» Problem
Return the following from the records below: each line, word for word, starting with the line that contains "- Path type: register to register" and going on through the line that contains "the final report**", with nothing outside that range.

+++

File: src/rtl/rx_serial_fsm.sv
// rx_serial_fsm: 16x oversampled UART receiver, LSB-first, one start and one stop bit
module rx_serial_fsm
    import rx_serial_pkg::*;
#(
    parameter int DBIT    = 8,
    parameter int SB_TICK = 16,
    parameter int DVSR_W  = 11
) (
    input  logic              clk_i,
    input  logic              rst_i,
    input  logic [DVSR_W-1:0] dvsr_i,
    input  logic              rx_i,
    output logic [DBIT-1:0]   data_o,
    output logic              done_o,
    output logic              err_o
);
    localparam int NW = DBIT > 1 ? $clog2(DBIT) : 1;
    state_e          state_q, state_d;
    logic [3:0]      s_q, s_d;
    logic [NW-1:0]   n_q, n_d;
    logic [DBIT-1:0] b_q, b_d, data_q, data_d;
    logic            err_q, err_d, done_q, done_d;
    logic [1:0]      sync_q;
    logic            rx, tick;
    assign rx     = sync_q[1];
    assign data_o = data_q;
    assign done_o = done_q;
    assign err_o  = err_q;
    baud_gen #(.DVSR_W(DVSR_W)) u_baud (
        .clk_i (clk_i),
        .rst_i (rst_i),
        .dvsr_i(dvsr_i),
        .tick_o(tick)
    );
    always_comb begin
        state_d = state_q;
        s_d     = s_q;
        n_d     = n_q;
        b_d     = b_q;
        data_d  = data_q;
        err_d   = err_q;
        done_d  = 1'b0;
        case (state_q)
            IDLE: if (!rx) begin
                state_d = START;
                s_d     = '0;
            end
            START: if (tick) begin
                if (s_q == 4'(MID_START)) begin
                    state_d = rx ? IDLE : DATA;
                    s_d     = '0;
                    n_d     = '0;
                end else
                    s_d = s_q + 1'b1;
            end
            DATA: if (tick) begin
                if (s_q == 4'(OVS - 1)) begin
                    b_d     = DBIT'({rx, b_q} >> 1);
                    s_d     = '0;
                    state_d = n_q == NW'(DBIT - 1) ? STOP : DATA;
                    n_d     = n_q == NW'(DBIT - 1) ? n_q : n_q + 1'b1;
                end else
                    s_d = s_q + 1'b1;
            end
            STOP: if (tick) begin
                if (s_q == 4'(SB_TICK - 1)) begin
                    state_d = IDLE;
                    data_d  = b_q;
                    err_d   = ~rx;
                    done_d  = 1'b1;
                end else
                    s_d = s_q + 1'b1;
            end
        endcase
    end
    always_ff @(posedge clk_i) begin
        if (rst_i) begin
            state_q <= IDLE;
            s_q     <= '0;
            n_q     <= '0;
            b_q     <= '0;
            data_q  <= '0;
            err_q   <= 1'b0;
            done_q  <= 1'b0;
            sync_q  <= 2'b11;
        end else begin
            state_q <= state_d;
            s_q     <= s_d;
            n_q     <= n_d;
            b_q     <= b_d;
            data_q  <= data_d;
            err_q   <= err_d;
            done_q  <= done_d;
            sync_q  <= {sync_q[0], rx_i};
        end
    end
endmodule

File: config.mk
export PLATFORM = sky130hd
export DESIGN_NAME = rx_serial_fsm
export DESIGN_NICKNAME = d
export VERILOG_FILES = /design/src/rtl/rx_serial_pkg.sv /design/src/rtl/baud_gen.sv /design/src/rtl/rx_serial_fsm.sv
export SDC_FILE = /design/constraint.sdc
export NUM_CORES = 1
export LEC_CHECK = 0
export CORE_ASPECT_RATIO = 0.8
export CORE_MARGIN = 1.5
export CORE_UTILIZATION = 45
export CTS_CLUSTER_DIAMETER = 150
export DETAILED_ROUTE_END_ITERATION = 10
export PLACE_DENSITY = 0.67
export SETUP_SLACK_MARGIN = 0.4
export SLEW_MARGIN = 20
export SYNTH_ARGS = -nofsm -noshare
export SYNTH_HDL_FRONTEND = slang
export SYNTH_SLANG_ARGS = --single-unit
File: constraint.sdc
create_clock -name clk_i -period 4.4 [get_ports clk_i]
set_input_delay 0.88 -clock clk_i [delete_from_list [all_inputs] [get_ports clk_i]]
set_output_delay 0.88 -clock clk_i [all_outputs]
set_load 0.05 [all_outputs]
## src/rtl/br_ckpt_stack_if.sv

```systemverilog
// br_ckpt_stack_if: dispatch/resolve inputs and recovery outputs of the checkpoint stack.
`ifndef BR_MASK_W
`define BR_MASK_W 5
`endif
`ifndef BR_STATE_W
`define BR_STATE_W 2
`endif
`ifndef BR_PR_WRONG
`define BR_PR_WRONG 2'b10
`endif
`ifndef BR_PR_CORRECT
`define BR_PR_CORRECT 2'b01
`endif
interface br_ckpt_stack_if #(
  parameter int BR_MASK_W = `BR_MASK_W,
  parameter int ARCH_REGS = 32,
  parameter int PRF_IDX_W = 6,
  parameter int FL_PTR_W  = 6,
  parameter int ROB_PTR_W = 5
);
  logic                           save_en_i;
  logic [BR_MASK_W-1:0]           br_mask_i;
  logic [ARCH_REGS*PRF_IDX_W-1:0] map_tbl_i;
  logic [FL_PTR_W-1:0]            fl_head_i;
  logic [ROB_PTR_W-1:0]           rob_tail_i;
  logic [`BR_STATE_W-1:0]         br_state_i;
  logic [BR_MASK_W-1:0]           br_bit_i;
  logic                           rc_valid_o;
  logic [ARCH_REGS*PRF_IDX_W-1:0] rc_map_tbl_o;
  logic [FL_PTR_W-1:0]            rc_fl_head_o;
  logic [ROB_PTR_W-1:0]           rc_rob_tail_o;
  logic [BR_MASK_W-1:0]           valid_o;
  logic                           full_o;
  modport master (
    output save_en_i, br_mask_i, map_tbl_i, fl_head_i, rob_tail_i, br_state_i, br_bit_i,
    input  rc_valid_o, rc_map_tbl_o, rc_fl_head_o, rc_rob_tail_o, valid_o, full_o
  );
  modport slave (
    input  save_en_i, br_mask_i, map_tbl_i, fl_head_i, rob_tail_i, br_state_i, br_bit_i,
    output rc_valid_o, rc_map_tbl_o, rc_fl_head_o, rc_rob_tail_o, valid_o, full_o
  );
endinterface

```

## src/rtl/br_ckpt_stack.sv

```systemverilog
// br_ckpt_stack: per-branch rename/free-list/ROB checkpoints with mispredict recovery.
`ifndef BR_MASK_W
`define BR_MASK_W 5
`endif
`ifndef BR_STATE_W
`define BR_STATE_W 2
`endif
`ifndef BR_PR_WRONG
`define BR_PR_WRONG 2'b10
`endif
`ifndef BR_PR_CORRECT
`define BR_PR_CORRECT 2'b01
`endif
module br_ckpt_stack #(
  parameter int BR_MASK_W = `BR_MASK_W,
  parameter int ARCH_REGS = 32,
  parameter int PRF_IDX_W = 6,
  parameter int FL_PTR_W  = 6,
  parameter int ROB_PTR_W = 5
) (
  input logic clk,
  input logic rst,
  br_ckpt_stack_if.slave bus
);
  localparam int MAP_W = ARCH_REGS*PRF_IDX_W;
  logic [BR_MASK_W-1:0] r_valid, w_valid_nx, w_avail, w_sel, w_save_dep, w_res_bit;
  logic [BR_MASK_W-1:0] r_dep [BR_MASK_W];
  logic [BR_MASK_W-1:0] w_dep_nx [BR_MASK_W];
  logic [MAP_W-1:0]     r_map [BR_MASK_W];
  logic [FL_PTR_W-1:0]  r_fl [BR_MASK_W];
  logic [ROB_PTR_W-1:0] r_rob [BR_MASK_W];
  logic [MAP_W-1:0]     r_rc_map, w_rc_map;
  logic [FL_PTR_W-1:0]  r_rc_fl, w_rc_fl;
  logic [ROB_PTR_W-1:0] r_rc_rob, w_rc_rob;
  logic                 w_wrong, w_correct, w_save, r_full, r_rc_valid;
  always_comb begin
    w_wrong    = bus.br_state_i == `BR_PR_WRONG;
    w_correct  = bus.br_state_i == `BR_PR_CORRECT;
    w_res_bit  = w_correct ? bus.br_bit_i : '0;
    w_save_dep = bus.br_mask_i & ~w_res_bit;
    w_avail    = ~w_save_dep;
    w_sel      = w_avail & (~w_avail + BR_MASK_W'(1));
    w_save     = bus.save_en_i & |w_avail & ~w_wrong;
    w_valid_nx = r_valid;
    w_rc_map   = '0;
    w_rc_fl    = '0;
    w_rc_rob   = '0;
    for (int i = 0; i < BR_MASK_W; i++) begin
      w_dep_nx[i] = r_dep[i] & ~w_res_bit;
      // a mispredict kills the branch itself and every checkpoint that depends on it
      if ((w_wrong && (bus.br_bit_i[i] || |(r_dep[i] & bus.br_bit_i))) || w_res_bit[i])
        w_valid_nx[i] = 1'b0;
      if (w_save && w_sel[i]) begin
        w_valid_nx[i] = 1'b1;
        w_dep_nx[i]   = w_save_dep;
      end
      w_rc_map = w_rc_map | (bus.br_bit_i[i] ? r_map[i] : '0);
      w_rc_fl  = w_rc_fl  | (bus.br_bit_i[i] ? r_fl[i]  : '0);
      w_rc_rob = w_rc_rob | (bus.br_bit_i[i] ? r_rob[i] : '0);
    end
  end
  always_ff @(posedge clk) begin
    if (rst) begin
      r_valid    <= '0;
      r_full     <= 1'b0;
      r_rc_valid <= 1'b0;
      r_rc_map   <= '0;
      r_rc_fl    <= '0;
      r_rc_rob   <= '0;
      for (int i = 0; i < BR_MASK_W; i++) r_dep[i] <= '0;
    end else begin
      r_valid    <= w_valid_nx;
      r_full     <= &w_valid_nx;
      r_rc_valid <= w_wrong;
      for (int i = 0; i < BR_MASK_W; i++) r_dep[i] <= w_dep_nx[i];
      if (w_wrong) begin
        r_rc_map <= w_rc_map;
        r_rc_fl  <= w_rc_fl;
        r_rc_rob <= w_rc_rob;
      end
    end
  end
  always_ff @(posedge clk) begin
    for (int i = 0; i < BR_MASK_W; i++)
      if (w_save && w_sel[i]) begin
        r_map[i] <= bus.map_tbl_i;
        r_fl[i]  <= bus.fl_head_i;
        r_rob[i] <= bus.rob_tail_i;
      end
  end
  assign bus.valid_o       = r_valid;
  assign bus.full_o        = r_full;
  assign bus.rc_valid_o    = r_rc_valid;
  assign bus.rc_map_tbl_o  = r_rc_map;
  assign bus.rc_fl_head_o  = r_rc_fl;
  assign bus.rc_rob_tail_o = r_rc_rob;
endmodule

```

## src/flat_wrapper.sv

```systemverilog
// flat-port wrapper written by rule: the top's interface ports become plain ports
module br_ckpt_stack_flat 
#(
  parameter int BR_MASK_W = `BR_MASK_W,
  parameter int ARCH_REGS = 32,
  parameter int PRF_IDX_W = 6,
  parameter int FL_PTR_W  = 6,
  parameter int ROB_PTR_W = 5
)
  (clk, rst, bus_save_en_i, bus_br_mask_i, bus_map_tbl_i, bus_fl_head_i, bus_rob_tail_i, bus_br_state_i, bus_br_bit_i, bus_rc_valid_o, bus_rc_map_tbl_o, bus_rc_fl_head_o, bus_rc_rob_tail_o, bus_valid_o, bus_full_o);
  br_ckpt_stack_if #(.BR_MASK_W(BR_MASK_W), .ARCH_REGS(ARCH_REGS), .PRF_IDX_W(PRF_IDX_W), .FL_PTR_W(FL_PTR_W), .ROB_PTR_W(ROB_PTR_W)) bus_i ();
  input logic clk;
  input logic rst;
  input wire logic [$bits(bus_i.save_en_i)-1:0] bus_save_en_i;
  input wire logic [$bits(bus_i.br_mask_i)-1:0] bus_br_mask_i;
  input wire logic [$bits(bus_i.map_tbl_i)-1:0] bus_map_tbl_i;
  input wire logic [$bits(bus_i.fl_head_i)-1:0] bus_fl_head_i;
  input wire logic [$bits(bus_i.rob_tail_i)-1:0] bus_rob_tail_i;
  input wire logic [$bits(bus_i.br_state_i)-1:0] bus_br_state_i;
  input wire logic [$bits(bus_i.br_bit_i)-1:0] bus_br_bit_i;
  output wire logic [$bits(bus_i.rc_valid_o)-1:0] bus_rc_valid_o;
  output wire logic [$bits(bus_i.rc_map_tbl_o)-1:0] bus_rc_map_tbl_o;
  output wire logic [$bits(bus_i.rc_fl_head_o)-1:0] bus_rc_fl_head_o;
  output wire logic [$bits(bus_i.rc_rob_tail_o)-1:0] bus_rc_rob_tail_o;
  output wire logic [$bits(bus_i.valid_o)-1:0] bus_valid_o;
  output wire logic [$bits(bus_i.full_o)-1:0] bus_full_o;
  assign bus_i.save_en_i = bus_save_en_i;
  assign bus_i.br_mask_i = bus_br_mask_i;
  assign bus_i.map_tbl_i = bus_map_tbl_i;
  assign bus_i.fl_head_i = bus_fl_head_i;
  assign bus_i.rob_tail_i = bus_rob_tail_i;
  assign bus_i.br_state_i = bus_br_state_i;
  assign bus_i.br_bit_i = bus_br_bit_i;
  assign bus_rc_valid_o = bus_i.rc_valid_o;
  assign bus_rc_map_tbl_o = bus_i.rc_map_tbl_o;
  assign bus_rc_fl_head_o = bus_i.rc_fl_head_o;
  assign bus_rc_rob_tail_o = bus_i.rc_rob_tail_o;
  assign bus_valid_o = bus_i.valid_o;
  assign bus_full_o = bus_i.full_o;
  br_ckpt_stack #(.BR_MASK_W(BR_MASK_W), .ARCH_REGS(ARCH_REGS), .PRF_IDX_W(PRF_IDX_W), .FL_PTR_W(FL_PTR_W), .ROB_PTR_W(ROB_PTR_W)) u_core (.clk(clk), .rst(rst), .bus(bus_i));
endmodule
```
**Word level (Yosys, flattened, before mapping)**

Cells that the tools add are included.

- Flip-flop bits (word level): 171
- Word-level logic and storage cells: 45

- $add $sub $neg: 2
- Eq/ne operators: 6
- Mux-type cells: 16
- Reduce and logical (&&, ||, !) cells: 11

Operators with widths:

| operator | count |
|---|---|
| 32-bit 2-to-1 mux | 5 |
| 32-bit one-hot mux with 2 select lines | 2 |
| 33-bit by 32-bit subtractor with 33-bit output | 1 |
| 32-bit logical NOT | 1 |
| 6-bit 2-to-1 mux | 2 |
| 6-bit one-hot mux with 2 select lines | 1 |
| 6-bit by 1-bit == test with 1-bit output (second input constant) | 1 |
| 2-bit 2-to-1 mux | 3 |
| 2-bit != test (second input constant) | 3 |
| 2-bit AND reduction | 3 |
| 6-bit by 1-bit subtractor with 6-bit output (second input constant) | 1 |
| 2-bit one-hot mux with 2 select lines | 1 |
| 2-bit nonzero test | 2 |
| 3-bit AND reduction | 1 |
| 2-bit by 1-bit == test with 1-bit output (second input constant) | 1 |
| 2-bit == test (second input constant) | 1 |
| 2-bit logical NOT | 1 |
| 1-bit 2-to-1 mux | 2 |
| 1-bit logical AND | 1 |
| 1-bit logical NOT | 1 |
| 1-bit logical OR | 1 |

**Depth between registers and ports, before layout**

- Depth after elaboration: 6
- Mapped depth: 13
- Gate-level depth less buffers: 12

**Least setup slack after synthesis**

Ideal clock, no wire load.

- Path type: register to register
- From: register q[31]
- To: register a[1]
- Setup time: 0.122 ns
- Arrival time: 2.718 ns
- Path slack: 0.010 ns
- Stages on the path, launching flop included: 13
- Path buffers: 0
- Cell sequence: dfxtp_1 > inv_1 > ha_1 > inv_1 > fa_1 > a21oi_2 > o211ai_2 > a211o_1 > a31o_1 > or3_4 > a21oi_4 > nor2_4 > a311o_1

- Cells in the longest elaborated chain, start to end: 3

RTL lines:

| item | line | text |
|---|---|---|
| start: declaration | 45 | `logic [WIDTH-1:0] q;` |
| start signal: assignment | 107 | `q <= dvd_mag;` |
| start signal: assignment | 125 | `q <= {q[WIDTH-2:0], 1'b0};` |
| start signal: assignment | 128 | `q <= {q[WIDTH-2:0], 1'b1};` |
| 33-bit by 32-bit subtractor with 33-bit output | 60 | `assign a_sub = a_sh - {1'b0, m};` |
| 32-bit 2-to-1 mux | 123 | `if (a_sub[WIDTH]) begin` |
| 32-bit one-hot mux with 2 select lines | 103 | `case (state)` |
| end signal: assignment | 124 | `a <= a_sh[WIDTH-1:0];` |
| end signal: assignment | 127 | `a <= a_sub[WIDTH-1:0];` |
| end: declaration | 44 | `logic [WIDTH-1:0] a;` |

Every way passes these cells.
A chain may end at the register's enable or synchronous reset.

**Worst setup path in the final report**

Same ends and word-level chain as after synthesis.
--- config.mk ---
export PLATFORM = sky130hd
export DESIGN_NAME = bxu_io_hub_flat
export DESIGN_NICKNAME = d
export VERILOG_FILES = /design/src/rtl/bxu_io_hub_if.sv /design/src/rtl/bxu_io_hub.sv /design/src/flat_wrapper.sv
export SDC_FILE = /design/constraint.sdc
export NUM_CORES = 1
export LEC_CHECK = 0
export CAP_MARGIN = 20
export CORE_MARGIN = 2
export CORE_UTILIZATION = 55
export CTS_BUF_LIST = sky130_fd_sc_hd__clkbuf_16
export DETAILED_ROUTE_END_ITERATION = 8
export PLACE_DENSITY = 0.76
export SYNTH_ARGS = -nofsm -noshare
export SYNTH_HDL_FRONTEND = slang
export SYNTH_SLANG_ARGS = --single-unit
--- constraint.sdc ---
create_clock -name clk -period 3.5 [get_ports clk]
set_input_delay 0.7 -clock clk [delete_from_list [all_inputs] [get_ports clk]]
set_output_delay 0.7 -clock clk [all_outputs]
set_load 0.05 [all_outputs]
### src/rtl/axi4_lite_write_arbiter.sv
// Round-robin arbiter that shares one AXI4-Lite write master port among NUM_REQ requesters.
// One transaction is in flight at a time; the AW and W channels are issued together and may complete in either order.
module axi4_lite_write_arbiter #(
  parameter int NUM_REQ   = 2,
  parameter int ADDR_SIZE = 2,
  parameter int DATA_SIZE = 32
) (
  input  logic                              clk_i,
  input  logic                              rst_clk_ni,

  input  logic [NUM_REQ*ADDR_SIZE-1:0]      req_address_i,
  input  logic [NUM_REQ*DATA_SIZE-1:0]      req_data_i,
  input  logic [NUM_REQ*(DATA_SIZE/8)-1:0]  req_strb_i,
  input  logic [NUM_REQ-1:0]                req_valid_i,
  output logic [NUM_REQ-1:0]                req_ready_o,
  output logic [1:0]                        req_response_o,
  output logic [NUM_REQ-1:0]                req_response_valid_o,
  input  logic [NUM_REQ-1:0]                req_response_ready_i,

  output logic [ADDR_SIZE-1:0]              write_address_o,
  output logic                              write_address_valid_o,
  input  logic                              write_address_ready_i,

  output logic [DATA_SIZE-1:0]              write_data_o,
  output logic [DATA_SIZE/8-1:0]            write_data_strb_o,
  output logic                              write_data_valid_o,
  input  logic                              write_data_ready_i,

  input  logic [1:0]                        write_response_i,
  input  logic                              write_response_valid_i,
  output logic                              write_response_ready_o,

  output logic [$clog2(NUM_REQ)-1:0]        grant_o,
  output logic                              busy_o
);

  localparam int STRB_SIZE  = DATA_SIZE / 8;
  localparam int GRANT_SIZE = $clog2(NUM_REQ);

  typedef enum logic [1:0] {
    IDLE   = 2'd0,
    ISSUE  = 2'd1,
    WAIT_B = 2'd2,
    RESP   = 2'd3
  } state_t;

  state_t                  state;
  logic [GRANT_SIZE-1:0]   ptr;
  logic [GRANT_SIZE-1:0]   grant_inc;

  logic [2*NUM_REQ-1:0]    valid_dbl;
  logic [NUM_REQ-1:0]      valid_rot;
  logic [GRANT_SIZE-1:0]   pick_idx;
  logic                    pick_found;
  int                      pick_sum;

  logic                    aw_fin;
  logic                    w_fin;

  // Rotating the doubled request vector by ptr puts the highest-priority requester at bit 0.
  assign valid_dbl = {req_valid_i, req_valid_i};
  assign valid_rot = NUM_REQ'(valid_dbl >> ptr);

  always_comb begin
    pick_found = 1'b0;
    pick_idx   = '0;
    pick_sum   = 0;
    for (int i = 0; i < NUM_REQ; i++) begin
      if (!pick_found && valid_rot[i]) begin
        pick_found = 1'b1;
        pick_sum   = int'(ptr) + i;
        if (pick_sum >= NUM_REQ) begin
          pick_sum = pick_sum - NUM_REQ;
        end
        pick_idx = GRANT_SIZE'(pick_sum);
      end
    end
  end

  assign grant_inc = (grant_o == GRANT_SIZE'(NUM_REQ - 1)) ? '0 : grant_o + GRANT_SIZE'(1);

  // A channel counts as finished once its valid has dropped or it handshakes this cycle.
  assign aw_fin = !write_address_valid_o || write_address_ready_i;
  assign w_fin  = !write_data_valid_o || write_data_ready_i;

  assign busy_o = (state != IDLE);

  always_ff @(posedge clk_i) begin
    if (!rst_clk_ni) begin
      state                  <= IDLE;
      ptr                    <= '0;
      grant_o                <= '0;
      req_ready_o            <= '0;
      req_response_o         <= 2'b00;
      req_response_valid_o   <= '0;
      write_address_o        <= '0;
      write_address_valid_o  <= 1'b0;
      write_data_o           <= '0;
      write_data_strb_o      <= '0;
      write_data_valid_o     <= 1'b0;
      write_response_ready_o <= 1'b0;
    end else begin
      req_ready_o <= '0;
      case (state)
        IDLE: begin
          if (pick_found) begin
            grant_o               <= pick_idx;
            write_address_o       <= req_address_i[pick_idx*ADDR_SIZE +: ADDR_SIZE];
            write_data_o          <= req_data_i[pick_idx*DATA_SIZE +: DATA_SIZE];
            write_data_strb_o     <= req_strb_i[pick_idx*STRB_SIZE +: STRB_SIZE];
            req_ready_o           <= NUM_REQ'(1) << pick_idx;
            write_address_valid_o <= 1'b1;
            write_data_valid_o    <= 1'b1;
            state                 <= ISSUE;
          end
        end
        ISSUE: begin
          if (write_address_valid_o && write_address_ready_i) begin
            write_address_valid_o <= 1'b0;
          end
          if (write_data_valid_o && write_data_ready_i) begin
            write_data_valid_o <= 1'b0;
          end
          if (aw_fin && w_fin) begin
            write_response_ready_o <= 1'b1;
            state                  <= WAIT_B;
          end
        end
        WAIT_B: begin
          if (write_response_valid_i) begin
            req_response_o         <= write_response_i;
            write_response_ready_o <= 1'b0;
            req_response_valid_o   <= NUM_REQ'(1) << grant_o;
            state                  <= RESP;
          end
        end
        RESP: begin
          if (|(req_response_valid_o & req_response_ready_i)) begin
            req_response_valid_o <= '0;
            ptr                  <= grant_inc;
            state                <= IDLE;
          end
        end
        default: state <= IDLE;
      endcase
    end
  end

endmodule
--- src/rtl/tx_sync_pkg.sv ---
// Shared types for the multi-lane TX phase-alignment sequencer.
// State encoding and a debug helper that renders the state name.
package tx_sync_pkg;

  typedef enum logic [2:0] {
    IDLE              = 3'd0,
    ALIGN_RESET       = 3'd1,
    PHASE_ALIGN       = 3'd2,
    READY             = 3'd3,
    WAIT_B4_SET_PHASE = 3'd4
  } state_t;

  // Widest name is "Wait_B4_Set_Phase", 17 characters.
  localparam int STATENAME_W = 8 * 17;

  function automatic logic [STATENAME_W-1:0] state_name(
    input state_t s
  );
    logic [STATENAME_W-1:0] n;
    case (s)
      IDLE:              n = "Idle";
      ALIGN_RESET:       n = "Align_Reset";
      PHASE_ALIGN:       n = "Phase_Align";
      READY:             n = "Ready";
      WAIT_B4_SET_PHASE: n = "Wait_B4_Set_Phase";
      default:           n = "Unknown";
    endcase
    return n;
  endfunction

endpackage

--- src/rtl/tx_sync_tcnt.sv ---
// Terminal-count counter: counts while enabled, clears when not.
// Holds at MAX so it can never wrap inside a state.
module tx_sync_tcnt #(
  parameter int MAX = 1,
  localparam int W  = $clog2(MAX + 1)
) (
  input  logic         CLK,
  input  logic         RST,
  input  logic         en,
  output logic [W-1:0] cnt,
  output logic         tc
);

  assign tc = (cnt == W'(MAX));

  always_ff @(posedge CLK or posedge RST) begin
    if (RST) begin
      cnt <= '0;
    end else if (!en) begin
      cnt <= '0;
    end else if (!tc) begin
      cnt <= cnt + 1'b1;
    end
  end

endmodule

+++

» Written response
- Path type: register to register
- From: register q[31]
- To: register a[1]
- Setup time: 0.122 ns
- Arrival time: 2.718 ns
- Path slack: 0.010 ns
- Stages on the path, launching flop included: 13
- Path buffers: 0
- Cell sequence: dfxtp_1 > inv_1 > ha_1 > inv_1 > fa_1 > a21oi_2 > o211ai_2 > a211o_1 > a31o_1 > or3_4 > a21oi_4 > nor2_4 > a311o_1

- Cells in the longest elaborated chain, start to end: 3

RTL lines:

| item | line | text |
|---|---|---|
| start: declaration | 45 | `logic [WIDTH-1:0] q;` |
| start signal: assignment | 107 | `q <= dvd_mag;` |
| start signal: assignment | 125 | `q <= {q[WIDTH-2:0], 1'b0};` |
| start signal: assignment | 128 | `q <= {q[WIDTH-2:0], 1'b1};` |
| 33-bit by 32-bit subtractor with 33-bit output | 60 | `assign a_sub = a_sh - {1'b0, m};` |
| 32-bit 2-to-1 mux | 123 | `if (a_sub[WIDTH]) begin` |
| 32-bit one-hot mux with 2 select lines | 103 | `case (state)` |
| end signal: assignment | 124 | `a <= a_sh[WIDTH-1:0];` |
| end signal: assignment | 127 | `a <= a_sub[WIDTH-1:0];` |
| end: declaration | 44 | `logic [WIDTH-1:0] a;` |

Every way passes these cells.
A chain may end at the register's enable or synchronous reset.

**Worst setup path in the final report**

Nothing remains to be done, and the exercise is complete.